Write out again, please, the records below from the first line to the line holding "buffers and inverters: 3 / 1.60", inclusive, and nothing else.

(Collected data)
====

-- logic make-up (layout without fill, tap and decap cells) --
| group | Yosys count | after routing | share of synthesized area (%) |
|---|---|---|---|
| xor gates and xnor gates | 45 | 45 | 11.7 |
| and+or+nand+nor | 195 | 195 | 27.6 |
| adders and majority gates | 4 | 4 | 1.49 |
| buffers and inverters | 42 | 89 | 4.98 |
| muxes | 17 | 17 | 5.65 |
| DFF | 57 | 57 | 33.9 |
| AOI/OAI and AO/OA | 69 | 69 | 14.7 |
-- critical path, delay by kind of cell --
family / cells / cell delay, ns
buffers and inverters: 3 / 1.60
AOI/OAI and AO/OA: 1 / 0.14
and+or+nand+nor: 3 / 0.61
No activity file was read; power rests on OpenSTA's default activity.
==> config.mk <==
export PLATFORM = sky130hd
export DESIGN_NAME = mc_perf_bank
export DESIGN_NICKNAME = d
export VERILOG_FILES = /design/src/rtl/mc_perf_pkg.sv /design/src/rtl/mc_perf_idmatch.sv /design/src/rtl/mc_perf_evsel.sv /design/src/rtl/mc_perf_ctr.sv /design/src/rtl/mc_perf_bank.sv
export SDC_FILE = /design/constraint.sdc
export NUM_CORES = 1
export LEC_CHECK = 0
export CAP_MARGIN = 10
export CORE_MARGIN = 2
export CORE_UTILIZATION = 41
export DETAILED_ROUTE_END_ITERATION = 7
export GPL_TIMING_DRIVEN = 0
export REMOVE_ABC_BUFFERS = 1
export SLEW_MARGIN = 20
export SYNTH_ARGS = -nofsm -noshare
export SYNTH_HDL_FRONTEND = slang
export SYNTH_HIERARCHICAL = 1
export SYNTH_SLANG_ARGS = --single-unit
==> constraint.sdc <==
create_clock -name clk -period 7.7 [get_ports clk]
set_clock_uncertainty 0.05 [all_clocks]
set_input_delay 1.155 -clock clk [delete_from_list [all_inputs] [get_ports clk]]
set_output_delay 1.155 -clock clk [all_outputs]
set_load 0.05 [all_outputs]
==> src/rtl/mc_perf_pkg.sv <==
package mc_perf_pkg;
  localparam int NUM_CNT  = 4;
  localparam int CNT_W    = 32;
  localparam int ID_W     = 16;
  localparam int CODE_W   = 8;
  localparam int NUM_EVT  = 64;
  localparam int DATA_W   = 32;
  localparam logic [CODE_W-1:0] CODE_RD_FLT = 8'h41;
  localparam logic [CODE_W-1:0] CODE_WR_FLT = 8'h42;
endpackage

==> src/rtl/mc_perf_idmatch.sv <==
module mc_perf_idmatch #(
  parameter int ID_W = 16
) (
  input  logic            clk,
  input  logic            rst_n,
  input  logic            req_valid,
  input  logic            req_ready,
  input  logic [ID_W-1:0] req_id,
  input  logic [ID_W-1:0] flt_id,
  input  logic [ID_W-1:0] flt_mask,
  output logic            hit
);
  logic [ID_W-1:0] diff;
  assign diff = (req_id ^ flt_id) & flt_mask;
  assign hit  = req_valid && req_ready && (diff == '0);


  mask_zero_chk: assert property (@(posedge clk) disable iff (!rst_n)
    (req_valid && req_ready && flt_mask == '0) |-> hit);

  no_handshake_chk: assert property (@(posedge clk) disable iff (!rst_n)
    !(req_valid && req_ready) |-> !hit);
endmodule

==> src/rtl/mc_perf_evsel.sv <==
module mc_perf_evsel
  import mc_perf_pkg::*;
#(
  parameter int N_EVT = 64
) (
  input  logic [CODE_W-1:0] code,
  input  logic [N_EVT-1:0]  evt_pulse,
  input  logic              rd_hit,
  input  logic              wr_hit,
  output logic              sel
);
  localparam int IDX_W = $clog2(N_EVT);
  always_comb begin
    if (code == CODE_RD_FLT)       sel = rd_hit;
    else if (code == CODE_WR_FLT)  sel = wr_hit;
    else if (int'(code) < N_EVT)   sel = evt_pulse[code[IDX_W-1:0]];
    else                           sel = 1'b0;
  end
endmodule
[config.mk]
export PLATFORM = sky130hd
export DESIGN_NAME = dual_issue_stall
export DESIGN_NICKNAME = d
export VERILOG_FILES = /design/src/rtl/dis_pkg.sv /design/src/rtl/dis_slot_decode.sv /design/src/rtl/dis_reg_dep.sv /design/src/rtl/dis_mem_conflict.sv /design/src/rtl/dual_issue_stall.sv
export SDC_FILE = /design/constraint.sdc
export NUM_CORES = 1
export LEC_CHECK = 0
export ABC_CLOCK_PERIOD_IN_PS = 6320
export BUFFER_PORTS_ARGS = -buffer_cell sky130_fd_sc_hd__buf_4
export CORE_ASPECT_RATIO = 1.5
export CORE_MARGIN = 3
export CORE_UTILIZATION = 41
export DETAILED_ROUTE_END_ITERATION = 6
export PLACE_DENSITY = 0.93
export SETUP_SLACK_MARGIN = 0.4
export SYNTH_ARGS = -nofsm -noshare
export SYNTH_HDL_FRONTEND = slang
export SYNTH_SLANG_ARGS = --single-unit
export TNS_END_PERCENT = 10
[constraint.sdc]
create_clock -name vclk -period 6.32
set_input_delay 0.632 -clock vclk [all_inputs]
set_output_delay 0.632 -clock vclk [all_outputs]
set_load 0.005 [all_outputs]
[src/rtl/dis_pkg.sv]
package dis_pkg;

    localparam int INSTR_W   = 32;
    localparam int REG_IDX_W = 5;
    localparam int OPC_W     = 6;

    typedef logic [REG_IDX_W-1:0] reg_idx_t;
    typedef logic [OPC_W-1:0]     opc_t;

    localparam reg_idx_t LINK_REG = reg_idx_t'(31);

    // primary opcodes
    localparam opc_t OPC_SPECIAL = 6'b000000;
    localparam opc_t OPC_REGIMM  = 6'b000001;
    localparam opc_t OPC_J       = 6'b000010;
    localparam opc_t OPC_JAL     = 6'b000011;
    localparam opc_t OPC_BEQ     = 6'b000100;
    localparam opc_t OPC_BNE     = 6'b000101;
    localparam opc_t OPC_BLEZ    = 6'b000110;
    localparam opc_t OPC_BGTZ    = 6'b000111;
    localparam opc_t OPC_LB      = 6'b100000;
    localparam opc_t OPC_LH      = 6'b100001;
    localparam opc_t OPC_LW      = 6'b100011;
    localparam opc_t OPC_LBU     = 6'b100100;
    localparam opc_t OPC_LHU     = 6'b100101;
    localparam opc_t OPC_SB      = 6'b101000;
    localparam opc_t OPC_SH      = 6'b101001;
    localparam opc_t OPC_SW      = 6'b101011;

    // function codes under OPC_SPECIAL
    localparam opc_t FN_JR   = 6'b001000;
    localparam opc_t FN_JALR = 6'b001001;

    typedef enum logic [1:0] {
        MEM_NONE  = 2'd0,
        MEM_LOAD  = 2'd1,
        MEM_STORE = 2'd2
    } mem_kind_e;

    typedef struct packed {
        reg_idx_t idx;
        logic     vld;
    } reg_ref_t;

    typedef struct packed {
        logic      xfer;
        mem_kind_e mem;
        reg_ref_t  dst;
        reg_ref_t  src0;
        reg_ref_t  src1;
    } slot_info_t;

    function automatic reg_ref_t mk_ref(input reg_idx_t idx);
        reg_ref_t r;
        r.idx = idx;
        r.vld = 1'b1;
        return r;
    endfunction

    function automatic slot_info_t decode_fields(
        input opc_t     op,
        input opc_t     fn,
        input reg_idx_t rs,
        input reg_idx_t rt,
        input reg_idx_t rd
    );
        slot_info_t s;
        s = '0;
        s.mem = MEM_NONE;
        unique casez (op)
            OPC_SPECIAL: begin
                s.src0 = mk_ref(rs);
                if (fn == FN_JR) begin
                    s.xfer = 1'b1;
                end else if (fn == FN_JALR) begin
                    s.xfer = 1'b1;
                    s.dst  = mk_ref(rd);
                end else begin
                    s.src1 = mk_ref(rt);
                    s.dst  = mk_ref(rd);
                end
            end
            OPC_J: s.xfer = 1'b1;
            OPC_JAL: begin
                s.xfer = 1'b1;
                s.dst  = mk_ref(LINK_REG);
            end
            OPC_REGIMM, OPC_BEQ, OPC_BNE, OPC_BLEZ, OPC_BGTZ: begin
                s.xfer = 1'b1;
                s.src0 = mk_ref(rs);
                s.src1 = mk_ref(rt);
            end
            6'b001???: begin
                s.src0 = mk_ref(rs);
                s.dst  = mk_ref(rt);
            end
            OPC_LB, OPC_LH, OPC_LW, OPC_LBU, OPC_LHU: begin
                s.mem  = MEM_LOAD;
                s.src0 = mk_ref(rs);
                s.dst  = mk_ref(rt);
            end
            OPC_SB, OPC_SH, OPC_SW: begin
                s.mem  = MEM_STORE;
                s.src0 = mk_ref(rs);
                s.src1 = mk_ref(rt);
            end
            default: s = '0;
        endcase
        return s;
    endfunction

    // a written register meets a read register, register 0 excluded
    function automatic logic ref_hit(input reg_ref_t wr, input reg_ref_t rd_ref);
        return wr.vld && rd_ref.vld && (wr.idx != '0) && (wr.idx == rd_ref.idx);
    endfunction

endpackage

[src/rtl/dis_slot_decode.sv]
module dis_slot_decode
    import dis_pkg::*;
#(
    parameter int WORD_W = INSTR_W
) (
    input  logic [WORD_W-1:0] word_i,
    output slot_info_t        info_o
);
    localparam int OP_LSB = WORD_W - OPC_W;
    localparam int RS_LSB = OP_LSB - REG_IDX_W;
    localparam int RT_LSB = RS_LSB - REG_IDX_W;
    localparam int RD_LSB = RT_LSB - REG_IDX_W;

    logic unused_shamt;
    assign unused_shamt = ^word_i[RD_LSB-1:OPC_W];

    assign info_o = decode_fields(
        word_i[WORD_W-1:OP_LSB],
        word_i[OPC_W-1:0],
        word_i[OP_LSB-1:RS_LSB],
        word_i[RS_LSB-1:RT_LSB],
        word_i[RT_LSB-1:RD_LSB]
    );
endmodule

[src/rtl/dis_reg_dep.sv]
module dis_reg_dep
    import dis_pkg::*;
(
    input  slot_info_t older_i,
    input  slot_info_t younger_i,
    output logic       fwd_dep_o,
    output logic       back_dep_o
);
    // older writes, younger reads
    assign fwd_dep_o  = ref_hit(older_i.dst, younger_i.src0)
                      | ref_hit(older_i.dst, younger_i.src1);
    // younger writes, older reads
    assign back_dep_o = ref_hit(younger_i.dst, older_i.src0)
                      | ref_hit(younger_i.dst, older_i.src1);
endmodule

[src/rtl/dis_mem_conflict.sv]
module dis_mem_conflict
    import dis_pkg::*;
#(
    parameter int ADDR_W = 32,
    parameter int DATA_W = 32
) (
    input  mem_kind_e          kind_a_i,
    input  mem_kind_e          kind_b_i,
    input  logic [ADDR_W-1:0]  addr_a_i,
    input  logic [ADDR_W-1:0]  addr_b_i,
    output logic               clash_o
);
    localparam int WORD_LSB = $clog2(DATA_W / 8);

    logic unused_ofs;
    logic same_word;
    logic ld_then_st;
    logic st_then_ld;

    assign unused_ofs = ^{addr_a_i[WORD_LSB-1:0], addr_b_i[WORD_LSB-1:0]};
    assign same_word  = (addr_a_i[ADDR_W-1:WORD_LSB] == addr_b_i[ADDR_W-1:WORD_LSB]);
    assign ld_then_st = (kind_a_i == MEM_LOAD)  && (kind_b_i == MEM_STORE);
    assign st_then_ld = (kind_a_i == MEM_STORE) && (kind_b_i == MEM_LOAD);
    assign clash_o    = same_word && (ld_then_st || st_then_ld);
endmodule

[src/rtl/dual_issue_stall.sv]
module dual_issue_stall
    import dis_pkg::*;
#(
    parameter int WORD_W = INSTR_W,
    parameter int ADDR_W = 32,
    parameter int DATA_W = 32
) (
    input  logic [WORD_W-1:0] instr_a_i,
    input  logic [WORD_W-1:0] instr_b_i,
    input  logic [ADDR_W-1:0] addr_a_i,
    input  logic [ADDR_W-1:0] addr_b_i,
    input  logic              wr_reg_b_i,
    input  logic              wr_mem_b_i,
    output logic              stall_b_o,
    output logic              wr_reg_b_o,
    output logic              wr_mem_b_o
);
    localparam int N_SLOTS = 2;

    logic [WORD_W-1:0] words [N_SLOTS];
    slot_info_t        info  [N_SLOTS];

    assign words[0] = instr_a_i;
    assign words[1] = instr_b_i;

    for (genvar g = 0; g < N_SLOTS; g++) begin : g_dec
        dis_slot_decode #(.WORD_W(WORD_W)) u_dec (
            .word_i (words[g]),
            .info_o (info[g])
        );
    end

    logic fwd_dep;
    logic back_dep;
    logic mem_clash;
    logic xfer_a;

    dis_reg_dep u_dep (
        .older_i    (info[0]),
        .younger_i  (info[1]),
        .fwd_dep_o  (fwd_dep),
        .back_dep_o (back_dep)
    );

    dis_mem_conflict #(.ADDR_W(ADDR_W), .DATA_W(DATA_W)) u_mem (
        .kind_a_i (info[0].mem),
        .kind_b_i (info[1].mem),
        .addr_a_i (addr_a_i),
        .addr_b_i (addr_b_i),
        .clash_o  (mem_clash)
    );

    logic unused_b_xfer;
    assign unused_b_xfer = info[1].xfer;

    assign xfer_a     = info[0].xfer;
    assign stall_b_o  = xfer_a | mem_clash | fwd_dep | back_dep;
    assign wr_reg_b_o = wr_reg_b_i & ~stall_b_o;
    assign wr_mem_b_o = wr_mem_b_i & ~stall_b_o;
endmodule

# Word level (Yosys, flattened, before mapping)
# Index checks and enable logic that the tools add are counted.
[totals]
ff_bits = 0
out_inout_bits = 3
[classes]
n_mux = 17
bitwise = 8
reduce_logical = 31
eq_ne = 44
[op_table]
columns = ["op", "count"]
rows = [
  ["$eq A6 B6 Y1 const B", 16],
  ["$eq A6 B3 Y1 const B", 8],
  ["$mux W6", 8],
  ["$pmux W6 S3", 2],
  ["$eq A30 B30 Y1", 1],
  ["$reduce_or A15 Y1", 2],
  ["$eq A6 B4 Y1 const B", 4],
  ["$pmux W6 S2", 2],
  ["$eq A5 B5 Y1", 4],
  ["$eq A6 B2 Y1 const B", 3],
  ["$reduce_or A8 Y1", 2],
  ["$logic_and A1 B1 Y1", 15],
  ["$eq A6 B1 Y1 const B", 2],
  ["$logic_not A6 Y1", 2],
  ["$reduce_or A6 Y1", 2],
  ["$reduce_bool A5 Y1", 2],
  ["$reduce_or A5 Y1", 2],
  ["$pmux W2 S2", 2],
  ["$reduce_or A7 Y1", 1],
  ["$eq A3 B1 Y1 const B", 2],
  ["$reduce_or A3 Y1", 2],
  ["$or A1 B1 Y1", 5],
  ["$eq A2 B1 Y1 const B", 2],
  ["$eq A2 B2 Y1 const B", 2],
  ["other kinds (5)", 7],
]

# Depth between registers and ports, before layout
[logic_depth]
depth_word = 12
depth_mapped = 8

# Hierarchy
# Synthesis repeated with hierarchy kept, for this count alone.
[hier_totals]
hier_cells = 181
hier_area_um2 = 1351.3
[by_module_without_submodules]
columns = ["module", "n_inst", "area_each_um2", "seq_area_each_um2", "cells_per_inst"]
rows = [
  ["dis_slot_decode", 2, 352.8, 0.0, 50],
  ["dis_mem_conflict", 1, 349.1, 0.0, 43],
  ["dis_reg_dep", 1, 267.8, 0.0, 34],
  ["dual_issue_stall", 1, 28.8, 0.0, 4],
]

# Worst setup path after synthesis
# No wires, ideal clock.
[synth_timing]
path_type = "input -> output"
startpoint = "in instr_b_i[2]"
endpoint = "out stall_b_o"
arrival_time_ps = 2800
t_required_ps = 5688
slack_ps = 2888
cell_stages = 7
path_cell_list = "or4b_4 -> o311a_4 -> a21oi_2 -> a21oi_1 -> or4_1 -> o41ai_2 -> or4b_1"
[synth_via]
elab_chain_cells = 10
[synth_lines]
columns = ["item", "line", "text"]
rows = [
  ["start, declared", "dual_issue_stall.sv:9", "input logic [WORD_W-1:0] instr_b_i,"],
  ["parallel branches: the longest is 9 deep, another holds $eq A6 B4 Y1", "-", ""],
  ["$or A1 B1 Y1 *", "dual_issue_stall.sv:57", "assign stall_b_o = xfer_a | mem_clash | fwd_dep | back_dep;"],
  ["end, declared", "dual_issue_stall.sv:14", "output logic stall_b_o,"],
]
# Mark *: on every way between the ends.

# Worst setup path in the final report
# Ends and elaborated chain as after synthesis.

==> flow_summary.yaml <==
detailed_routing:
  postRouteAntennaNets: 0
  routed_wirelength_um: 5170
  vias: 2045
  initialDrtViolationCount: 73
  viasPerCell: 5.91
  drc: 0
  wl_per_cell_um: 14.9
  dr.pass1.iters: 4
finish:
  multi_input_comb_area_um2: 1310
  seq_cell_count: 0
  area_growth_pct: 67.7
  clkbuf_count: 0
  antenna_cells: 0
  final_layout_size_suffix_gt1_share_pct: 42.5
  fillCellCount: 260
  regArea_um2: 0
  nets: 438
synth:
  yosysMostFrequentCell: "xor2_1"
  synth_top_area_share_pct: 20.6
  synth_cells: 193
  yosys_warnings: 0
  yosysTopAreaCell: "xor2_1"
  synth.distinct_cells: 47
  synth_nets: 323
  seq_area_frac_synth_pct: 0
  synth_area_um2: 1360
  ys_top_cells_by_area: "xor2_1, nand3_1, o2111ai_1"
  synthTopCellsByCount: "xor2_1, nand3_1, a21oi_1"
  avgSynthCellArea_um2: 7.05
global_routing:
  antenna_found_initial: 0
  grt_pass1_vias: 1969
  grt_first_pass_wirelength_um: 8310
  grt_max_degree: 13
  grtUsageTotal_pct: 25.4
  grt-ovfl-total: 0
die:
  core-area_um2: 3160
  rows: 25
  io_pins: 133
  die-area_um2: 4060
  die_h_um: 76.5
  fp.dieW_um: 53.0
  initial_core_util_pct: 43.0
critical_path:
  cp.arrival_ns: 3.21
  crit_chain: "buf_4, or4b_4, o311a_4, a21oi_2, a21oi_1, or4_1, nor4_2, or4b_1, buf_4"
  crit_fanout: 7
  crit_type: "primary input to primary output"
  crit_buf_inv: 2
  slowest_stage: "or4_1"
  endpoint_kind: "primary output"
  cpMostUsedCell: "buf_4"
  start_kind: "primary input"
  cpPeakStageDelay_ns: 0.55
  path_delay_family: "simple AND/OR/NAND/NOR gates"
  worstPathRequired_ns: 5.69
clock_tree:
  cts_setup_buffers: 0
  cts-hold-fix-buffers: 0
  cts_resized: 0
hold_path:
  holdCritPathClass: "primary input to primary output"
power_and_ir_drop:
  powerDensity_nw_per_um2: 58.0
  power.total_uw: 132
  total_leakage_power_uw: 0.00107
  peakVddDrop_uv: 40.0
timing:
  maxSlewHeadroom_pct: 50.5
  fmax_mhz: 261
  worstMarginPinSlew_ns: 0.724
  tns_ns: 0
  finalWorstSetupSlack_ns: 2.48
  period_minus_slack_ns: 3.84
  drv_slew: 0
  fin_hold_ws_ns: 1.59
  hold_viol_final: 0
  finalSetupViolCount: 0
  min_period_over_period_pct: 60.7
  rsz0062_at_grt: "no"
place:
  place_worst_setup_slack_ns: 2.50
  io_buffers: 119
  hpwl_um: 4560
  gp_congestion: 0.915
status:
  status: "complete, no violations"
job:
  max_cap_viol_count: 0
## kinds of logic after synthesis
kind of cell    after synthesis  synth area share [%]
compound gates               58                  34.4
xor+xnor                     38                  24.5
buf+inv                      13                  3.59
simple gates                 84                  37.5
## per-layer routing
layer | GRT usage, % | part of all wire, %
met3 | 2.94 | 8.9
met4 | 7.16 | 2.8
met1 | 27.9 | 34
met2 | 47.9 | 54
met5 | 0 | 0
## cells in the final DEF, fill, tap and decap left out, types with 2 or more instances in the layout
cell	instances
nand3_1	15
a31oi_1	4
xnor2_1	6
a21o_1	3
o21ai_0	5
o211a_1	2
nor3_1	8
inv_1	7
a211oi_1	2
nor3b_1	2
nand2b_1	3
a21oi_2	3
nor2_1	8
or4_1	4
nor4_1	7
or4b_1	3
nand4_1	5
o211ai_1	5
nand2_1	7
o2111ai_1	7
nor4_2	2
xor2_1	32
buf_4	119
a221oi_1	3
nor4b_1	3
and3_1	8
a21oi_1	10
a221o_1	2
nor2b_1	3
## path summary, 6_finish.rpt
kind,cells after the start,startpoint,slack [ns],to
hold / removal,4,wr_mem_b_i,1.59,wr_mem_b_o
setup / recovery,9,instr_b_i[2],2.48,stall_b_o
## final cells by class
type | instances | share of cell area, %
multi-input cells | 180 | 57.5
repair buffers | 119 | 39.2
well taps | 40 | 2.19
inverters | 7 | 1.15
## power breakdown
part | switching [µW] | leakage (µW) | total (µW) | internal, µW
Combinational | 56.0 | 0.00107 | 132 | 76.3
Clock | 0 | 0 | 0 | 0
Sequential | 0 | 0 | 0 | 0
Total | 56.0 | 0.00107 | 132 | 76.3
## per-stage QoR
stage | cells | cell area [µm²] | utilization, %
6_report | 346 | 2280 | 72.2
2_1_floorplan | 193 | 1360 | -
3_5_place_dp | 346 | 2280 | 72.2
3_3_place_gp | 346 | 2280 | 72.2
5_1_grt | 346 | 2280 | 72.2
4_1_cts | 346 | 2280 | 72.2
Note: power is estimated with default switching activity, not from simulation.
File: src/rtl/serial_issue_pkg.sv
package serial_issue_pkg;

  localparam int IW     = 16;
  localparam int NSTG   = 7;
  localparam int ST_IF0 = 0;
  localparam int ST_IF1 = 1;
  localparam int ST_ID0 = 2;
  localparam int ST_ID1 = 3;
  localparam int ST_EX0 = 4;
  localparam int ST_EX1 = 5;
  localparam int ST_WB  = 6;
  localparam int LATE_N = NSTG - ST_ID1;

  typedef enum logic [2:0] {
    OP_NOP   = 3'd0,
    OP_ALU   = 3'd1,
    OP_LOAD  = 3'd2,
    OP_STORE = 3'd3,
    OP_BRZ   = 3'd4,
    OP_BRNZ  = 3'd5,
    OP_JUMP  = 3'd6,
    OP_HALT  = 3'd7
  } opcode_e;

  typedef struct packed {
    logic          vld;
    logic [IW-1:0] word;
  } slot_t;

  function automatic opcode_e op_of(input logic [IW-1:0] w);
    return opcode_e'(w[15:13]);
  endfunction

  function automatic logic [2:0] func_of(input logic [IW-1:0] w);
    return w[12:10];
  endfunction

  function automatic logic [1:0] dst_of(input logic [IW-1:0] w);
    return w[9:8];
  endfunction

  function automatic logic [1:0] srcx_of(input logic [IW-1:0] w);
    return w[7:6];
  endfunction

  function automatic logic [1:0] srcy_of(input logic [IW-1:0] w);
    return w[5:4];
  endfunction

  function automatic logic [7:0] imm_of(input logic [IW-1:0] w);
    return w[7:0];
  endfunction

  // register-register word with a defined ALU function
  function automatic logic alu_legal(input logic [IW-1:0] w);
    return (op_of(w) == OP_ALU) && (func_of(w) != 3'd7);
  endfunction

  function automatic logic reads_reg(input logic [IW-1:0] w);
    opcode_e o;
    o = op_of(w);
    return alu_legal(w) || (o == OP_STORE) || (o == OP_BRZ) || (o == OP_BRNZ);
  endfunction

  function automatic logic writes_reg(input logic [IW-1:0] w);
    return alu_legal(w) || (op_of(w) == OP_LOAD);
  endfunction

  function automatic logic redirects(input logic [IW-1:0] w, input logic zero);
    opcode_e o;
    o = op_of(w);
    return (o == OP_JUMP) || ((o == OP_BRZ) && zero) || ((o == OP_BRNZ) && !zero);
  endfunction

endpackage
File: src/rtl/irq_wait_ctrl.sv
module irq_wait_ctrl
  import irq_mon_pkg::*;
#(
  parameter int unsigned LIMIT_W = 16
) (
  input  logic               clk_i,
  input  logic               rst_ni,
  input  logic               start_i,
  input  logic               irq_i,
  input  logic [LIMIT_W-1:0] limit_i,
  output logic               busy_o,
  output logic               done_o,
  output logic               timeout_o
);
  wait_state_e        state_q, state_d;
  logic [LIMIT_W-1:0] cnt_q, cnt_d, cnt_inc;
  logic               done_q, done_d;
  logic               tmo_q, tmo_d;

  assign cnt_inc = cnt_q + LIMIT_W'(1);

  always_comb begin
    state_d = state_q;
    cnt_d   = cnt_q;
    done_d  = 1'b0;
    tmo_d   = tmo_q;
    if (start_i) begin
      // a start also restarts a wait already in progress
      state_d = WS_WAIT;
      cnt_d   = '0;
      tmo_d   = 1'b0;
    end else if (state_q == WS_WAIT) begin
      if (irq_i) begin
        state_d = WS_IDLE;
        done_d  = 1'b1;
      end else begin
        cnt_d = cnt_inc;
        if (cnt_inc == limit_i) begin
          state_d = WS_IDLE;
          tmo_d   = 1'b1;
        end
      end
    end
  end

  always_ff @(posedge clk_i or negedge rst_ni) begin
    if (!rst_ni) begin
      state_q <= WS_IDLE;
      cnt_q   <= '0;
      done_q  <= 1'b0;
      tmo_q   <= 1'b0;
    end else begin
      state_q <= state_d;
      cnt_q   <= cnt_d;
      done_q  <= done_d;
      tmo_q   <= tmo_d;
    end
  end

  assign busy_o    = (state_q == WS_WAIT);
  assign done_o    = done_q;
  assign timeout_o = tmo_q;
endmodule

====

# TASK RESULT
-- logic make-up (layout without fill, tap and decap cells) --
| group | Yosys count | after routing | share of synthesized area (%) |
|---|---|---|---|
| xor gates and xnor gates | 45 | 45 | 11.7 |
| and+or+nand+nor | 195 | 195 | 27.6 |
| adders and majority gates | 4 | 4 | 1.49 |
| buffers and inverters | 42 | 89 | 4.98 |
| muxes | 17 | 17 | 5.65 |
| DFF | 57 | 57 | 33.9 |
| AOI/OAI and AO/OA | 69 | 69 | 14.7 |
-- critical path, delay by kind of cell --
family / cells / cell delay, ns
buffers and inverters: 3 / 1.60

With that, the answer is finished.